Al mismo tiempo, debemos asumir el conflicto como el único terreno de batalla política en el que pueden obtenerse resultados emancipadores para las clases populares. En una situación como la actual, marcada por la inflación, la militarización y la crisis ecológica, debemos afilar nuestro análisis y fortalecer nuestra capacidad de actuar políticamente en el conflicto. Pretender aproximarnos a la crisis energética sin herramientas de organización política es equivalente a querer agarrar un cable enchufado sin guantes de protección.

Quienes hemos organizado este Plural somos conscientes de la amplitud y complejidad de los temas propuestos. Por eso, somos también conscientes de que la propuesta de artículos aquí presentada probablemente sea incompleta y parcial. Tampoco es nuestra intención agotar la reflexión al respecto; la discusión sobre estas cuestiones va a continuar actualizándose en múltiples artículos –tanto en esta revista como en otros espacios–. Por tanto, confiamos en que esta recopilación de cinco artículos sirva a modo de introducción y sea útil como herramienta con la que enfrentarnos a la coyuntura actual.

Comenzamos con Josep Nualart, quien nos describe cómo se ha pasado de la transición energética a la transición para la seguridad energética en la Unión Europea. En su artículo realiza un repaso a la forma en la que los mecanismos de financiación diseñados en el marco del Pacto Verde Europeo y los fondos para la recuperación económica (Next Generation) de la pandemia covid-19 están adquiriendo una nueva función para evitar la amenaza de corte de suministro energético por parte de Rusia. Por el camino, sin embargo, está dejando olvidada y pisoteada en el suelo la necesidad de abandonar la dependencia hacia los combustibles fósiles.

Continuamos con el artículo de Elena Gerebizza, quien analiza las políticas de gas fósil en tiempos de guerra en Europa. La investigadora y activista italiana recuerda la oportunidad perdida por la UE con su Plan de Recuperación y Resiliencia en su pretendida intención de ecologizar la economía y critica la reactivación a escala mundial, y especialmente en Europa, de los proyectos gasísticos amparados por el proyecto RePowerEU que son devastadores para el clima y para los derechos humanos.  
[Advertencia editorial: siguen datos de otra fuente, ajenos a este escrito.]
$ cat config.mk
export PLATFORM = sky130hd
export DESIGN_NAME = rx_pix_pack
export DESIGN_NICKNAME = d
export VERILOG_FILES = /design/src/rtl/rx_pix_pack.sv
export SDC_FILE = /design/constraint.sdc
export NUM_CORES = 1
export LEC_CHECK = 0
export BUFFER_PORTS_ARGS = -buffer_cell sky130_fd_sc_hd__buf_4
export CAP_MARGIN = 20
export CORE_MARGIN = 2
export CORE_UTILIZATION = 45
export DETAILED_ROUTE_END_ITERATION = 7
export PLACE_DENSITY = 0.58
export SLEW_MARGIN = 20
export SYNTH_ARGS = -nofsm -noshare
export SYNTH_HDL_FRONTEND = slang
export SYNTH_HIERARCHICAL = 1
export SYNTH_SLANG_ARGS = --single-unit
export TNS_END_PERCENT = 30
$ cat constraint.sdc
create_clock -name clk -period 4.1 [get_ports clk]
set_input_delay 0.205 -clock clk [delete_from_list [all_inputs] [get_ports clk]]
set_output_delay 0.205 -clock clk [all_outputs]
set_load 0.1 [all_outputs]
$ cat src/rtl/rx_pix_pack.sv
// Receive-side RGB444 pixel packer: rebuilds frame geometry from the CC1200 sample stream and emits AXI4-Stream video.
// One cycle from an accepted sample to tvalid; a full FIFO drops samples and flags Overflow while geometry keeps advancing.

module pix_fifo #(
  parameter int W     = 14,
  parameter int DEPTH = 16
) (
  input  logic         clk,
  input  logic         rstn,
  input  logic         push,
  input  logic         pop,
  input  logic [W-1:0] din,
  output logic [W-1:0] dout,
  output logic         full,
  output logic         empty
);
  // Caller guarantees push only when !full || pop, and pop only when !empty.
  localparam int AW = $clog2(DEPTH);

  logic [W-1:0]  mem [DEPTH];
  logic [AW-1:0] wr_ptr;
  logic [AW-1:0] rd_ptr;
  logic [AW:0]   count;

  always_ff @(posedge clk) begin
    if (!rstn) begin
      wr_ptr <= '0;
      rd_ptr <= '0;
      count  <= '0;
    end else begin
      if (push) wr_ptr <= wr_ptr + AW'(1);
      if (pop)  rd_ptr <= rd_ptr + AW'(1);
      case ({push, pop})
        2'b10:   count <= count + (AW+1)'(1);
        2'b01:   count <= count - (AW+1)'(1);
        default: count <= count;
      endcase
    end
  end

  always_ff @(posedge clk) begin
    if (push) mem[wr_ptr] <= din;
  end

  assign dout  = mem[rd_ptr];
  assign full  = (count == (AW+1)'(DEPTH));
  assign empty = (count == '0);
endmodule

module rx_pix_pack #(
  parameter int LINE_PIX    = 640,
  parameter int FRAME_LINES = 480,
  parameter int FIFO_DEPTH  = 16
) (
  input  logic        clk,
  input  logic        rstn,
  input  logic        RxValid,
  input  logic [11:0] RxData,
  input  logic        FrameSync,
  output logic [23:0] m_axis_video_tdata,
  output logic        m_axis_video_tvalid,
  input  logic        m_axis_video_tready,
  output logic        m_axis_video_tlast,
  output logic        m_axis_video_tuser,
  output logic        Overflow,
  output logic        ShortFrame,
  output logic [15:0] FrameCnt
);
  localparam int CW = (LINE_PIX > 1) ? $clog2(LINE_PIX) : 1;
  localparam int RW = (FRAME_LINES > 1) ? $clog2(FRAME_LINES) : 1;
  localparam logic [CW-1:0] COL_LAST = CW'(LINE_PIX - 1);
  localparam logic [RW-1:0] ROW_LAST = RW'(FRAME_LINES - 1);

  typedef enum logic {IDLE, RUN} state_t;

  state_t        state, state_nxt;
  logic [CW-1:0] col, col_nxt, cur_col;
  logic [RW-1:0] row, row_nxt, cur_row;
  logic          sof_arm, sof_nxt, cur_sof;
  logic          accept, eol, last_pix, frame_done;
  logic          push, pop, full, empty, drop;
  logic [13:0]   head;

  // A sync in the same cycle as a sample is applied first, so the sample lands at (0,0) with sof.
  always_comb begin
    cur_col    = FrameSync ? '0 : col;
    cur_row    = FrameSync ? '0 : row;
    cur_sof    = FrameSync | sof_arm;
    accept     = RxValid && (state == RUN || FrameSync);
    eol        = (cur_col == COL_LAST);
    last_pix   = eol && (cur_row == ROW_LAST);
    state_nxt  = state;
    col_nxt    = cur_col;
    row_nxt    = cur_row;
    sof_nxt    = cur_sof;
    frame_done = 1'b0;
    if (FrameSync) state_nxt = RUN;
    if (accept) begin
      sof_nxt = 1'b0;
      if (eol) begin
        col_nxt = '0;
        row_nxt = last_pix ? '0 : cur_row + RW'(1);
      end else begin
        col_nxt = cur_col + CW'(1);
      end
      if (last_pix) begin
        state_nxt  = IDLE;
        frame_done = 1'b1;
      end
    end
  end

  assign pop  = !empty && m_axis_video_tready;
  assign push = accept && (!full || pop);
  assign drop = accept && full && !pop;

  always_ff @(posedge clk) begin
    if (!rstn) begin
      state      <= IDLE;
      col        <= '0;
      row        <= '0;
      sof_arm    <= 1'b0;
      Overflow   <= 1'b0;
      ShortFrame <= 1'b0;
      FrameCnt   <= '0;
    end else begin
      state    <= state_nxt;
      col      <= col_nxt;
      row      <= row_nxt;
      sof_arm  <= sof_nxt;
      if (drop) Overflow <= 1'b1;
      if (FrameSync && state == RUN) ShortFrame <= 1'b1;
      if (frame_done) FrameCnt <= FrameCnt + 16'd1;
    end
  end

  pix_fifo #(.W(14), .DEPTH(FIFO_DEPTH)) u_fifo (
    .clk   (clk),
    .rstn  (rstn),
    .push  (push),
    .pop   (pop),
    .din   ({cur_sof, eol, RxData}),
    .dout  (head),
    .full  (full),
    .empty (empty)
  );

  // Payload is masked while empty so stale RAM never reaches the port.
  assign m_axis_video_tvalid = !empty;
  assign m_axis_video_tlast  = !empty && head[12];
  assign m_axis_video_tuser  = !empty && head[13];
  assign m_axis_video_tdata  = empty ? 24'd0 :
    {head[11:8], head[11:8], head[7:4], head[7:4], head[3:0], head[3:0]};
endmodule

==> impl_metrics.tcl, run 1 <==
set metrics [dict create \
    dpl.cell_count 1081 \
    irDropWorstVdd_v 0.00146 \
    io_buffers 61 \
    vias_per_cell 5.69 \
    slew_violations 0 \
    instances_no_fill 1145 \
    worst_pin_slew_ns 1.21 \
    final_nets 824 \
    cts_made_buffers 29 \
    globalRouteMet3Util 0.0299 \
    ys_ff_latch 280 \
    grt_pass1_wl_um 37500 \
    use_met1 0.244 \
    status "finished, final reports clean" \
    final_cell_mix "edfxtp_1 (224), buf_4 (66), dfxtp_1 (54)" \
    syn_inst 730 \
    power.density_nw_per_um2 657 \
    slew_headroom 0.195 \
    netlist_area_um2 11600 \
    finalCritPeriodShare 0.820 \
    crit_slowest_cell "or4_1" \
    clock_path_buffers 3 \
    yosys_warnings 6 \
    grt_use_total 0.183 \
    final_common_cell "edfxtp_1" \
    grt_pass1_vias 6601 \
    cp-end-kind "register" \
    seq_area_frac_synth 0.674 \
    clock_sinks 280 \
    wl_per_cell_um 21.3 \
    async_reset_ff_frac 0 \
    syn2layout_area_growth_pct 14.0 \
    drt-pass1-iter-count 4 \
    clk_latency_ns 0.53 \
    setup_tns_ns 0 \
    clockRootBuffer "clkbuf_16" \
    grt-busiest-layer "met2" \
    setup_viol 0 \
    hpwl_um 14700 \
    drc 0 \
    rsz0062_at_grt "false" \
    syn_avg_cell_area_um2 16.0 \
    diodes 0 \
    fin_crit_ns 3.36 \
    gp_congestion 0.796 \
    synth_cell_types 53 \
    top_level_ports 62 \
    crit_type "register to register" \
    core.rowCount 58 \
    routed_wl_um 24400 \
    critPathMaxFanout 9 \
    setup.worst_path.start_class "register" \
    synth-edff-count 224 \
    critPathArrivalTime_ns 3.84 \
    num_vias 6520 \
    antenna_found_initial 0 \
    core-area_um2 25300 \
    grt_max_degree 54 \
    drive_above_1_share 0.204 \
    worst_hold_path_type "input port to register" \
    post_cts.repair.setup_buffers 0 \
    synth-main-ff-cell "edfxtp_1" \
    htreeDepth 1 \
    fmax_mhz 297 \
    drt_iter0_drc 475 \
    die-width_um 165 \
    cp.required_ns 4.57 \
    final.setup_skew_ns 0.00942 \
    dieArea_um2 27200 \
    reg2reg_slack_ns 0.74 \
    ant_nets 0 \
    die_y_um 165 \
    crit_chain "or4_1 -> nor2_1 -> inv_1 -> nand2_1 -> a21oi_1 -> buf_4 -> inv_1 -> ha_1 -> xor2_1 -> ha_1 -> o21ai_0 -> or3_1 -> a2111oi_0 -> nand4b_1" \
    syn_nets 759 \
    start_util 0.460 \
    path_clk_slew_ns 0.06 \
    use_met2 0.311 \
    hold_violations 0 \
    cts_tree "done" \
    leakage_nw 4.40 \
    critPathMaxStageDelay_ns 0.54 \
    drv_cap 0 \
    grt_overflow 0 \
]
==> cells by family after synthesis <==
family	synth area share
muxes	0.126
and+or+nand+nor	0.104
buffers and inverters	0.0298
DFF	0.674
AOI/OAI and AO/OA	0.0415
adders and majority gates	0.0129
xor gates and xnor gates	0.0120
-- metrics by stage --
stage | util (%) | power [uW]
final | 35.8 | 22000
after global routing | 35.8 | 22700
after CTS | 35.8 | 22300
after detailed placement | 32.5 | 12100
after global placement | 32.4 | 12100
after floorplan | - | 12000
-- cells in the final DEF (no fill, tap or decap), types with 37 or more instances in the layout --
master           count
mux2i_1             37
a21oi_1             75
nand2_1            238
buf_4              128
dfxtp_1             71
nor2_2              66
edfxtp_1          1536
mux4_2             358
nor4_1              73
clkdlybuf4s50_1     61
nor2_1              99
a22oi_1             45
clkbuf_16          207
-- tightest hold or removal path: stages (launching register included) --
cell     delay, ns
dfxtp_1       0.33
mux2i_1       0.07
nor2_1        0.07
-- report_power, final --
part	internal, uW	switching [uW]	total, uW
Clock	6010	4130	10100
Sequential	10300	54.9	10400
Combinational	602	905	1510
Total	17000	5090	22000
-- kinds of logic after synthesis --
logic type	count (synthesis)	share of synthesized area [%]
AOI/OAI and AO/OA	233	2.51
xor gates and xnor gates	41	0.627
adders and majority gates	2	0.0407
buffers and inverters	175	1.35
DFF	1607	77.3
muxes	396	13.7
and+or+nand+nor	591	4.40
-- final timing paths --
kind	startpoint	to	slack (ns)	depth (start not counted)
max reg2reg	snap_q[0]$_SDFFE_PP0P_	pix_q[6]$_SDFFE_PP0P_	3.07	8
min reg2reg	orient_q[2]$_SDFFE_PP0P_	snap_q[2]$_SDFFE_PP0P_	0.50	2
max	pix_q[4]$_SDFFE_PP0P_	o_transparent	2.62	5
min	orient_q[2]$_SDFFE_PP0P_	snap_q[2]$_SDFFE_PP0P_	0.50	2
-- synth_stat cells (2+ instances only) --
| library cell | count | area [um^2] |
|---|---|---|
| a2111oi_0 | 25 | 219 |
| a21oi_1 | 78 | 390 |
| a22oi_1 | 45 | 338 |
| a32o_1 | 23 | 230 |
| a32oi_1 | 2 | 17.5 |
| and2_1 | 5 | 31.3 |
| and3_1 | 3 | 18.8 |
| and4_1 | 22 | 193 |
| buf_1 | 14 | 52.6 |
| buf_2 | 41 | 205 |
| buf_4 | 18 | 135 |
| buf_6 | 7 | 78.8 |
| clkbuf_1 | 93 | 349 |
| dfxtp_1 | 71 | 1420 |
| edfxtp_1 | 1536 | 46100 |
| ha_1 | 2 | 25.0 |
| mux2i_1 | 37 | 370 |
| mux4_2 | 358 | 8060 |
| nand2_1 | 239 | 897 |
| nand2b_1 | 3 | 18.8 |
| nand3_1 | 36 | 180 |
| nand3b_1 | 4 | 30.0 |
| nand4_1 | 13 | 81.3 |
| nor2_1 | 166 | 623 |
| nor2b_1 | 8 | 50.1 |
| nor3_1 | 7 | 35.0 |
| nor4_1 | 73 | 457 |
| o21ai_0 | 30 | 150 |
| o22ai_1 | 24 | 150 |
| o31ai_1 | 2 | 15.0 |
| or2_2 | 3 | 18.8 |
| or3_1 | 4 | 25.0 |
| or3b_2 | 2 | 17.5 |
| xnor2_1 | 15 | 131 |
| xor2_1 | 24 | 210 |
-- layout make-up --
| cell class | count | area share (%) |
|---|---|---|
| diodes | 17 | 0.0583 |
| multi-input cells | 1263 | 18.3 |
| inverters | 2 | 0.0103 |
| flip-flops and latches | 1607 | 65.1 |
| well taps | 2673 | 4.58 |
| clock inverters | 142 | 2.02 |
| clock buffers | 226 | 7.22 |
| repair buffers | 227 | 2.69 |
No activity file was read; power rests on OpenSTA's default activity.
En tercer lugar, Joana Bregolat nos plantea una importante reflexión realizada desde las coordenadas de la economía feminista: ¿cómo habitamos la crisis energética? Si una cosa está clara, es que los impactos de la misma no se reparten por igual. En este análisis de las dinámicas de reproducción social vemos cómo la crisis energética afecta de forma específica al territorio doméstico y los cuerpos que sostienen la vida. Como un hilo de tinta en una piscina de agua, la energía visibiliza de forma brutal el impacto de las formas de sobreexplotación del capital sobre nuestros hogares.

Por su parte, Gloria Baigorrotegui nos explica cuáles han sido los hitos energéticos centrales de las políticas energéticas en su país, Chile. Nos cuenta la evolución de estas políticas desde los tiempos de la casta colonial hasta la actual transnacionalización, pasando por la privatización del sector y llegando a un escenario actual de diversificación y de introducción masiva de renovables y de grandes planes para el desarrollo del hidrógeno como nuevo vector energético. En su artículo se cuestiona si no estamos asistiendo a un nuevo colonialismo verde que trata de opacar y marginar la energía colectiva y ciudadana.     

Para finalizar, hemos incluido un artículo en el que Juan García nos aporta unas notas y reflexiones para el sindicalismo en la crisis ecosocial. Esta cuestión ya fue abordada desde diferentes perspectivas en el Plural del anterior número. Sin embargo, consideramos que no habrá transiciones en conflicto hacia un sentido emancipatorio si no nos enfrentamos a ellas con las herramientas políticas adecuadas. Y para ello deberemos contar con un sindicalismo sociopolítico que recupere la idea de ruptura y de revolución en su estrategia.